Procedure: While wearing gloves, mix \(1 \: \text{mL}\) of \(5\% \: \ce{AgNO_3} \left( aq \right)\) (safety note: toxic!) with \(1 \: \text{mL}\) of \(10\% \: \ce{NaOH} \left( aq \right)\) in a medium sized test tube (\(18\) x \(150 \: \text{mm}\)). A dark precipitate of silver oxide will form (Figure 6.77b). Add dropwise enough \(10\% \: \ce{NH_4OH} \left( aq \right)\) to just dissolve the precipitate (note some time should be allowed between additions). This solution is now the Tollens reagent \(\ce{Ag(NH_3)_2^+}\) (Figure 6.77c).
Dissolve 3 drops or \(30 \: \text{mg}\) of sample in a few drops of diethyl ether (omit solvent if compound is water soluble). Add this solution to the \(2\)-\(3 \: \text{mL}\) of previously prepared Tollens reagent. Mix the test tubes by agitating.
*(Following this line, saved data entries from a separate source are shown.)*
### config.mk
export PLATFORM = sky130hd
export DESIGN_NAME = fifo_credit_top
export DESIGN_NICKNAME = d
export VERILOG_FILES = /design/src/source/cfifo_pkg.sv /design/src/source/credit_receiver.sv /design/src/source/fifo_credit_top.sv /design/src/source/fifo_pop_ctrl.sv /design/src/source/fifo_push_ctrl_credit.sv /design/src/source/fifo_ram_flops.sv
export VERILOG_INCLUDE_DIRS = /design/src /design/src/source
export SDC_FILE = /design/constraint.sdc
export NUM_CORES = 1
export LEC_CHECK = 0
export BUFFER_PORTS_ARGS = -buffer_cell sky130_fd_sc_hd__buf_2
export CORE_MARGIN = 1
export CORE_UTILIZATION = 53
export CTS_BUF_LIST = sky130_fd_sc_hd__clkbuf_8 sky130_fd_sc_hd__clkbuf_16
export CTS_CLUSTER_DIAMETER = 40
export DETAILED_ROUTE_END_ITERATION = 7
export GPL_TIMING_DRIVEN = 0
export MAX_ROUTING_LAYER = met4
export PLACE_DENSITY_LB_ADDON = 0.08
export SLEW_MARGIN = 20
export SYNTH_ARGS = -nofsm -noshare
export SYNTH_HDL_FRONTEND = slang
export SYNTH_SLANG_ARGS = --single-unit
### constraint.sdc
create_clock -name clk -period 2.74 [get_ports clk]
set_clock_uncertainty 0.05 [all_clocks]
set_input_delay 0.137 -clock clk [delete_from_list [all_inputs] [get_ports clk]]
set_output_delay 0.137 -clock clk [all_outputs]
set_load 0.03 [all_outputs]
### src/source/cfifo_params.svh
// Credit FIFO build constants
`ifndef CFIFO_PARAMS_SVH
`define CFIFO_PARAMS_SVH

// ------------------------------------------------------------
// Storage geometry
// ------------------------------------------------------------

// Number of flop entries
`define CFIFO_DEPTH 8

// Data word width in bits
`define CFIFO_WIDTH 16

// ------------------------------------------------------------
// Credit setup
// ------------------------------------------------------------

// Credits held by the receiver out of reset
// One per storage entry
`define CFIFO_CREDIT_INIT `CFIFO_DEPTH

// ------------------------------------------------------------
// Derived widths
// ------------------------------------------------------------

// RAM index
`define CFIFO_ADDR_W $clog2(`CFIFO_DEPTH)

// Counts from 0 up to and including depth
`define CFIFO_COUNT_W $clog2(`CFIFO_DEPTH + 1)

// Credit counter sized for the initial credit
`define CFIFO_CREDIT_W $clog2(`CFIFO_CREDIT_INIT + 1)

`endif

### src/source/cfifo_pkg.sv
// Credit FIFO shared types
`include "cfifo_params.svh"

package cfifo_pkg;

  // ------------------------------------------------------------
  // Datapath
  // ------------------------------------------------------------

  // One FIFO word
  typedef logic [`CFIFO_WIDTH-1:0] data_t;

  // Index into the flop RAM
  typedef logic [`CFIFO_ADDR_W-1:0] addr_t;

  // ------------------------------------------------------------
  // Control
  // ------------------------------------------------------------

  // Free slots or stored items, 0 to depth
  typedef logic [`CFIFO_COUNT_W-1:0] count_t;

  // Credit count, also used for the withhold amount
  typedef logic [`CFIFO_CREDIT_W-1:0] credit_t;

endpackage : cfifo_pkg

### src/source/credit_receiver.sv
// Credit receiver for the push side
`include "cfifo_params.svh"

module credit_receiver
  import cfifo_pkg::*;
(
  input  logic    clk,
  input  logic    rst_n,

  // Sender side
  input  logic    push_credit_stall,
  output logic    push_credit,
  input  logic    push_valid,

  // Credit returned by the FIFO
  input  logic    pop_credit,

  // Credit pool control and status
  input  credit_t credit_withhold,
  output credit_t credit_count,
  output credit_t credit_available
);

  // ------------------------------------------------------------
  // Available pool
  // ------------------------------------------------------------

  credit_t credit_count_next;

  // Withheld credits never go to the sender
  // Clamp at zero when the withhold exceeds the count
  always_comb begin
    if (credit_count > credit_withhold) begin
      credit_available = credit_count - credit_withhold;
    end else begin
      credit_available = '0;
    end
  end

  // At most one credit per cycle
  // Stall blocks issue but keeps the pool intact
  assign push_credit = (credit_available != '0) && !push_credit_stall;

  // ------------------------------------------------------------
  // Credit counter
  // ------------------------------------------------------------

  // Return adds one, issue takes one, both cancel
  always_comb begin
    credit_count_next = credit_count;
    if (pop_credit && !push_credit) begin
      credit_count_next = credit_count + credit_t'(1);
    end else if (!pop_credit && push_credit) begin
      credit_count_next = credit_count - credit_t'(1);
    end
  end

  // Full pool of credits right out of reset
  always_ff @(posedge clk or negedge rst_n) begin
    if (!rst_n) begin
      credit_count <= credit_t'(`CFIFO_CREDIT_INIT);
    end else begin
      credit_count <= credit_count_next;
    end
  end

  // ------------------------------------------------------------
  // Checks
  // ------------------------------------------------------------

  // Returned credits must match issued ones
  credit_count_in_range_a : assert property (
    @(posedge clk) disable iff (!rst_n)
    credit_count <= credit_t'(`CFIFO_DEPTH)
  );

  // All credits home means the sender holds none
  no_push_without_credit_a : assert property (
    @(posedge clk) disable iff (!rst_n)
    (credit_count == credit_t'(`CFIFO_CREDIT_INIT)) && !pop_credit |-> !push_valid
  );

endmodule : credit_receiver

### src/source/fifo_credit_top.sv
// Credit flow FIFO top level
`include "cfifo_params.svh"

module fifo_credit_top
  import cfifo_pkg::*;
(
  input  logic    clk,
  input  logic    rst_n,

  // Push side, credit based
  input  logic    push_credit_stall,
  output logic    push_credit,
  input  logic    push_valid,
  input  data_t   push_data,

  // Credit pool
  input  credit_t credit_withhold,
  output credit_t credit_available,

  // Push side status
  output logic    full,
  output count_t  slots,

  // Pop side, valid/ready
  input  logic    pop_ready,
  output logic    pop_valid,
  output data_t   pop_data,

  // Pop side status
  output count_t  items
);

  // ------------------------------------------------------------
  // Internal wires
  // ------------------------------------------------------------

  // Bypass path
  logic  bypass_ready;
  logic  bypass_valid;
  data_t bypass_data;

  // RAM write port
  logic  ram_wr_valid;
  addr_t ram_wr_addr;
  data_t ram_wr_data;

  // RAM read port
  addr_t ram_rd_addr;
  data_t ram_rd_data;

  // Controller handshakes
  logic  ram_push;
  logic  ram_pop;

  // ------------------------------------------------------------
  // Push side
  // ------------------------------------------------------------

  // Raw credit count not exported
  fifo_push_ctrl_credit fifo_push_ctrl_credit_i (
    .clk              (clk),
    .rst_n            (rst_n),
    .push_credit_stall(push_credit_stall),
    .push_credit      (push_credit),
    .push_valid       (push_valid),
    .push_data        (push_data),
    .credit_withhold  (credit_withhold),
    .credit_count     (),
    .credit_available (credit_available),
    .full             (full),
    .slots            (slots),
    .bypass_ready     (bypass_ready),
    .bypass_valid     (bypass_valid),
    .bypass_data      (bypass_data),
    .ram_wr_valid     (ram_wr_valid),
    .ram_wr_addr      (ram_wr_addr),
    .ram_wr_data      (ram_wr_data),
    .ram_push         (ram_push),
    .ram_pop          (ram_pop)
  );

  // ------------------------------------------------------------
  // Storage
  // ------------------------------------------------------------

  fifo_ram_flops fifo_ram_flops_i (
    .clk     (clk),
    .rst_n   (rst_n),
    .wr_valid(ram_wr_valid),
    .wr_addr (ram_wr_addr),
    .wr_data (ram_wr_data),
    .rd_addr (ram_rd_addr),
    .rd_data (ram_rd_data)
  );

  // ------------------------------------------------------------
  // Pop side
  // ------------------------------------------------------------

  fifo_pop_ctrl fifo_pop_ctrl_i (
    .clk         (clk),
    .rst_n       (rst_n),
    .ram_push    (ram_push),
    .bypass_valid(bypass_valid),
    .bypass_data (bypass_data),
    .bypass_ready(bypass_ready),
    .ram_rd_addr (ram_rd_addr),
    .ram_rd_data (ram_rd_data),
    .ram_pop     (ram_pop),
    .pop_ready   (pop_ready),
    .pop_valid   (pop_valid),
    .pop_data    (pop_data),
    .items       (items)
  );

endmodule : fifo_credit_top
A positive result is a silver mirror on the edges of the test tube, or formation of a black precipitate. A negative result is a clear solution (Figures 6.77d+6.78).
Clean-up: The reagent may form a very explosive substance (silver fulminate) over time, so the test should be immediately cleaned up. Acidify the solution with \(5\% \: \ce{HCl} \left( aq \right)\), then dispose in a waste beaker. A silver mirror can be removed from the glassware by adding a small amount of \(6 \: \text{M} \: \ce{HNO_3} \left( aq \right)\).
\(^9\)The Benedict's reagent is prepared as follows, as published by the Flinn Scientific catalog: \(173 \: \text{g}\) of hydrated sodium citrate and \(100 \: \text{g}\) of anhydrous sodium carbonate is added to \(800 \: \text{mL}\) of distilled water with heating. The mixture is filtered, then combined with a solution of \(17.3 \: \text{g}\) copper(II) sulfate pentahydrate dissolved in \(100 \: \text{mL}\) distilled water. The combined solutions are diluted to \(1 \: \text{L}\).
\(^{10}\)The chromic acid reagent is prepared as follows: \(25.0 \: \text{g}\) of chromium(VI) oxide is added to \(25 \: \text{mL}\) concentrated sulfuric acid, which is then added in portions to \(75 \: \text{mL}\) of water. The reagent has a very long shelf life (10+ years).
\(^{11}\)Preparation of the 2,4-DNPH reagent, as published in B. Ruekberg, J. Chem. Ed., 2005, 82(9), p. A1310, is as follows: To a dry \(125 \: \text{mL}\) Erlenmeyer flask is added \(3 \: \text{g}\) 2,4-dinitrophenylhydrazine, \(20 \: \text{mL}\) water and \(70 \: \text{mL}\) of \(95\%\) ethanol. The solution is cooled in an ice bath with stirring, and when at \(10^\text{o} \text{C}\), \(15 \: \text{mL}\) of concentrated sulfuric acid is added slowly in portions. If the temperature exceeds \(20^\text{o} \text{C}\) during the addition, the solution should be allowed to cool to \(10^\text{o} \text{C}\) before continuing. The solution is then warmed to \(60^\text{o} \text{C}\) with stirring, and if solids remain, they are filtered. Finally, the solution is cooled.
\(^{12}\)Preparation of the iodoform reagent is as follows: \(10 \: \text{g} \: \ce{KI}\) and \(5 \: \text{g} \: \ce{I_2}\) is dissolved in \(100 \: \text{mL}\) water.
\(^{13}\)Preparation of the Lucas reagent is as follows: \(160 \: \text{g}\) of fresh anhydrous \(\ce{ZnCl_2}\) is dissolved in \(100 \: \text{mL}\) of cold concentrated \(\ce{HCl}\).
\(^{14}\)Although chlorinated organics are typically denser than water, the Lucas reagent has a high quantity of solute, and chlorinated compounds tend to be less dense than the reagent.
\(^{15}\)See Nature, 24 June 1950, 165, 1012.
\(^{16}\)This solution often has a yellow tin to it.